Data in this exercise:
Context: an optimization exercise on an open-source flow, tuned for small area. The choices shown serve that exercise and are no tape-out recipe.
In this exercise RTL edits were held to simulation tests only and were not proved equivalent to the original.
No activity file was given, so power comes from the tool's default toggle rates.

==> inputs of nickel <==
==> flow/design.v (excerpt) <==
module dt_core (
    input  wire        clk,
    input  wire        rst,
    input  wire        alu_en,
    input  wire [3:0]  alu_op,
    input  wire [7:0]  alu_a,
    input  wire [7:0]  alu_b,
    output wire [7:0]  alu_y,
    output wire [3:0]  alu_zncv,
    input  wire        add_en,
    input  wire        add_sub,
    input  wire        add_mode,
    input  wire [7:0]  add_a,
    input  wire [7:0]  add_b,
    output wire [7:0]  add_bits,
    output wire [3:0]  add_zncv,
    output wire [7:0]  add_op2,
    output wire [7:0]  add_carries,
    input  wire [3:0]  cmd_op,
    input  wire [7:0]  cmd_addr,
    input  wire [7:0]  cmd_data,
    output wire [63:0] regs,
    output wire [7:0]  pc,
    output wire [7:0]  ir,
    output wire [7:0]  mar,
    output wire [7:0]  mdr,
    output wire [7:0]  bus_a,
    output wire [7:0]  bus_b,
    output wire [7:0]  alu_result,
    output wire [3:0]  alu_flags,
    output wire [3:0]  flags,
    output wire [6:0]  cur_step,
    output wire [6:0]  prog_len,
    output wire [1:0]  run_state,
    output wire        trace_valid,
    output wire [5:0]  trace_step,
    output wire [7:0]  trace_uop,
    output wire [7:0]  mem_rdata
);
==> flow/config.mk <==
export PLATFORM = sky130hd
export DESIGN_NAME = dt_core
export DESIGN_NICKNAME = dt_core
export VERILOG_FILES = /design/flow/design.v
export SDC_FILE = /design/flow/constraint.sdc
export NUM_CORES = 4
export LEC_CHECK = 0
export CAP_MARGIN = 20
export CORE_MARGIN = 2
export CORE_UTILIZATION = 45
export SLEW_MARGIN = 20
export SYNTH_HIERARCHICAL = 1
==> flow/constraint.sdc <==
create_clock -name core_clock -period 10.0 [get_ports {clk}]
set_input_delay 2.0000 -clock core_clock [delete_from_list [all_inputs] [get_ports {clk}]]
set_output_delay 2.0000 -clock core_clock [all_outputs]
set_load 0.01 [all_outputs]
run.sh (not shown) runs the stock make flow with config.mk's settings and CLKGATE_MAP_FILE= SYNTH_SCRIPT=/design/flow/synth_recipe.tcl, a recipe that flattens the netlist after the stock synthesis.
==> ember (differences from nickel) <==
--- a/flow/design.v
+++ b/flow/design.v
@@ -158,19 +158,29 @@
     wire [7:0] reg_n = n[3] ? 8'd0 : regs[8*n[2:0] +: 8];
     wire       u_sub   = (opc == 4'h8);
     wire [8:0] raw_sum = {1'b0, bus_a} + {1'b0, bus_b ^ {8{u_sub}}} + {8'd0, u_sub};
     wire [7:0] raw_and = bus_a & bus_b;
     wire [7:0] alu_y   = (opc[3] && opc[0]) ? raw_and : raw_sum[7:0];    
     wire       alu_c   = (opc == 4'h7) && raw_sum[8];
     wire [7:0] maddr  = (c_pokem || c_peek) ? cmd_addr : mar;
     wire       mwe    = c_pokem || is_mem_mdr;
-    wire [7:0] mwdata = clr ? 8'd0 : (c_pokem ? cmd_data : mdr);
     wire [7:0] mrdata;
-    dt_ram #(.N(256), .AW(8), .CLR(1)) u_mem (
+    localparam MW = 8;
+    wire        mw_cmd = c_pokem && !clr;
+    wire        mw_mdr = !c_pokem && !clr;
+    wire [8*MW-1:0] mwdata;
+    genvar q;
+    generate
+        for (q = 0; q < 8*MW; q = q + 1) begin : g_mwd
+            dt_ao22 u_mwd (.a1(mw_cmd), .a2(cmd_data[q % 8]), .b1(mw_mdr), .b2(mdr[q % 8]),
+                           .y(mwdata[q]));
+        end
+    endgenerate
+    dt_ram #(.N(256), .AW(8), .CLR(1), .K(MW)) u_mem (
         .clk(clk), .clr(clr), .we(mwe), .waddr(maddr), .raddr(maddr),
         .wdata(mwdata), .rdata(mrdata)
     );
     dt_ram #(.N(PROG_MAX), .AW(6), .CLR(0)) u_cs (
         .clk(clk), .clr(1'b0), .we(!rst && cmd_op == CMD_PROGWR),
         .waddr(cmd_addr[5:0]), .raddr(cur_step[5:0]),
         .wdata(cmd_data), .rdata(uop)
     );
@@ -379,24 +389,25 @@
     input  wire a,
     output wire y
 );
     assign y = ~a;
 endmodule
 module dt_ram #(
     parameter N   = 256,
     parameter AW  = 8,
-    parameter CLR = 0
+    parameter CLR = 0,
+    parameter K   = 1
 ) (
     input  wire          clk,
     input  wire          clr,
     input  wire          we,
     input  wire [AW-1:0] waddr,
     input  wire [AW-1:0] raddr,
-    input  wire [7:0]    wdata,
+    input  wire [8*K-1:0] wdata,
     output wire [7:0]    rdata
 );
     localparam G  = (N + 2) / 3;
     localparam LB = AW / 2;
     localparam HB = AW - LB;
     localparam NL = 1 << LB;
     localparam NH = 1 << HB;
     wire [NL-1:0] rlo_n = ~({{(NL-1){1'b0}}, 1'b1} << raddr[LB-1:0]);
@@ -409,17 +420,17 @@
     genvar w, b, g;
     generate
         for (w = 0; w < N; w = w + 1) begin : g_word
             wire wen, wen_n;
             dt_nor2 u_rsel (.a(rlo_n[w % NL]), .b(rhi_n[w / NL]), .y(rsel[w]));
             dt_nand2 u_wen_n (.a(wlo[w % NL]), .b(whi[w / NL]), .y(wen_n));
             dt_inv u_wen (.a(wen_n), .y(wen));
             dt_dffe #(.W(8)) u_word (
-                .clk(clk), .en(wen), .en_n(wen_n), .d(wdata), .q(words[8*w +: 8])
+                .clk(clk), .en(wen), .en_n(wen_n), .d(wdata[8*(w*K/N) +: 8]), .q(words[8*w +: 8])
             );
         end
         for (b = 0; b < 8; b = b + 1) begin : g_rbit
             wire [G-1:0] gy;
             for (g = 0; g < G; g = g + 1) begin : g_grp
                 if (3*g + 2 < N) begin : g3
                     dt_aoi222 u_rd (
                         .a1(rsel[3*g]),   .a2(words[8*(3*g)+b]),
Settings changed: CORE_UTILIZATION 45 to 70, CTS_BUF_LIST set to sky130_fd_sc_hd__clkbuf_16, CTS_CLUSTER_DIAMETER set to 80, CTS_CLUSTER_SIZE set to 25, GPL_TIMING_DRIVEN set to 0.
==> fjord (differences from nickel) <==
--- a/flow/design.v
+++ b/flow/design.v
@@ -158,19 +158,29 @@
     wire [7:0] reg_n = n[3] ? 8'd0 : regs[8*n[2:0] +: 8];
     wire       u_sub   = (opc == 4'h8);
     wire [8:0] raw_sum = {1'b0, bus_a} + {1'b0, bus_b ^ {8{u_sub}}} + {8'd0, u_sub};
     wire [7:0] raw_and = bus_a & bus_b;
     wire [7:0] alu_y   = (opc[3] && opc[0]) ? raw_and : raw_sum[7:0];    
     wire       alu_c   = (opc == 4'h7) && raw_sum[8];
     wire [7:0] maddr  = (c_pokem || c_peek) ? cmd_addr : mar;
     wire       mwe    = c_pokem || is_mem_mdr;
-    wire [7:0] mwdata = clr ? 8'd0 : (c_pokem ? cmd_data : mdr);
     wire [7:0] mrdata;
-    dt_ram #(.N(256), .AW(8), .CLR(1)) u_mem (
+    localparam MW = 8;
+    wire        mw_cmd = c_pokem && !clr;
+    wire        mw_mdr = !c_pokem && !clr;
+    wire [8*MW-1:0] mwdata;
+    genvar q;
+    generate
+        for (q = 0; q < 8*MW; q = q + 1) begin : g_mwd
+            dt_ao22 u_mwd (.a1(mw_cmd), .a2(cmd_data[q % 8]), .b1(mw_mdr), .b2(mdr[q % 8]),
+                           .y(mwdata[q]));
+        end
+    endgenerate
+    dt_ram #(.N(256), .AW(8), .CLR(1), .K(MW)) u_mem (
         .clk(clk), .clr(clr), .we(mwe), .waddr(maddr), .raddr(maddr),
         .wdata(mwdata), .rdata(mrdata)
     );
     dt_ram #(.N(PROG_MAX), .AW(6), .CLR(0)) u_cs (
         .clk(clk), .clr(1'b0), .we(!rst && cmd_op == CMD_PROGWR),
         .waddr(cmd_addr[5:0]), .raddr(cur_step[5:0]),
         .wdata(cmd_data), .rdata(uop)
     );
@@ -379,24 +389,25 @@
     input  wire a,
     output wire y
 );
     assign y = ~a;
 endmodule
 module dt_ram #(
     parameter N   = 256,
     parameter AW  = 8,
-    parameter CLR = 0
+    parameter CLR = 0,
+    parameter K   = 1
 ) (
     input  wire          clk,
     input  wire          clr,
     input  wire          we,
     input  wire [AW-1:0] waddr,
     input  wire [AW-1:0] raddr,
-    input  wire [7:0]    wdata,
+    input  wire [8*K-1:0] wdata,
     output wire [7:0]    rdata
 );
     localparam G  = (N + 2) / 3;
     localparam LB = AW / 2;
     localparam HB = AW - LB;
     localparam NL = 1 << LB;
     localparam NH = 1 << HB;
     wire [NL-1:0] rlo_n = ~({{(NL-1){1'b0}}, 1'b1} << raddr[LB-1:0]);
@@ -409,17 +420,17 @@
     genvar w, b, g;
     generate
         for (w = 0; w < N; w = w + 1) begin : g_word
             wire wen, wen_n;
             dt_nor2 u_rsel (.a(rlo_n[w % NL]), .b(rhi_n[w / NL]), .y(rsel[w]));
             dt_nand2 u_wen_n (.a(wlo[w % NL]), .b(whi[w / NL]), .y(wen_n));
             dt_inv u_wen (.a(wen_n), .y(wen));
             dt_dffe #(.W(8)) u_word (
-                .clk(clk), .en(wen), .en_n(wen_n), .d(wdata), .q(words[8*w +: 8])
+                .clk(clk), .en(wen), .en_n(wen_n), .d(wdata[8*(w*K/N) +: 8]), .q(words[8*w +: 8])
             );
         end
         for (b = 0; b < 8; b = b + 1) begin : g_rbit
             wire [G-1:0] gy;
             for (g = 0; g < G; g = g + 1) begin : g_grp
                 if (3*g + 2 < N) begin : g3
                     dt_aoi222 u_rd (
                         .a1(rsel[3*g]),   .a2(words[8*(3*g)+b]),
Settings changed: CAP_MARGIN 20 to 0, CORE_UTILIZATION 45 to 70, CTS_BUF_LIST set to sky130_fd_sc_hd__clkbuf_16, CTS_CLUSTER_DIAMETER set to 80, CTS_CLUSTER_SIZE set to 25, GPL_TIMING_DRIVEN set to 0, SLEW_MARGIN 20 to 0.
==> notes <==
nickel completed with no timing, DRC or antenna violations. ember completed without violations. fjord produced a layout that fails on max-capacitance violations, max-slew violations.
Synthesized cell count: nickel is smaller than ember (0.68%).
The highest count of clock-buffer cells in the layout belongs to nickel, the lowest to fjord.
Of nickel and ember, nickel has the higher setup slack (gap 0.61 ns).
Against nickel, the clock power of ember is smaller by 47%.
In nickel the final area is larger than in fjord, by about 6%.
Wire length: ember is smaller than nickel (about 8%).
The lowest hold slack belongs to nickel, the highest to ember.
Of nickel and ember, nickel has the higher die area (gap about 54%, measured against ember).
The lowest clock skew belongs to ember, the highest to nickel.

Prompt: Exactly the lines from the one containing "The lowest hold" through the final line of the records must appear in your reply, and no others.

Solved problem:
The lowest hold slack belongs to nickel, the highest to ember.
Of nickel and ember, nickel has the higher die area (gap about 54%, measured against ember).
The lowest clock skew belongs to ember, the highest to nickel.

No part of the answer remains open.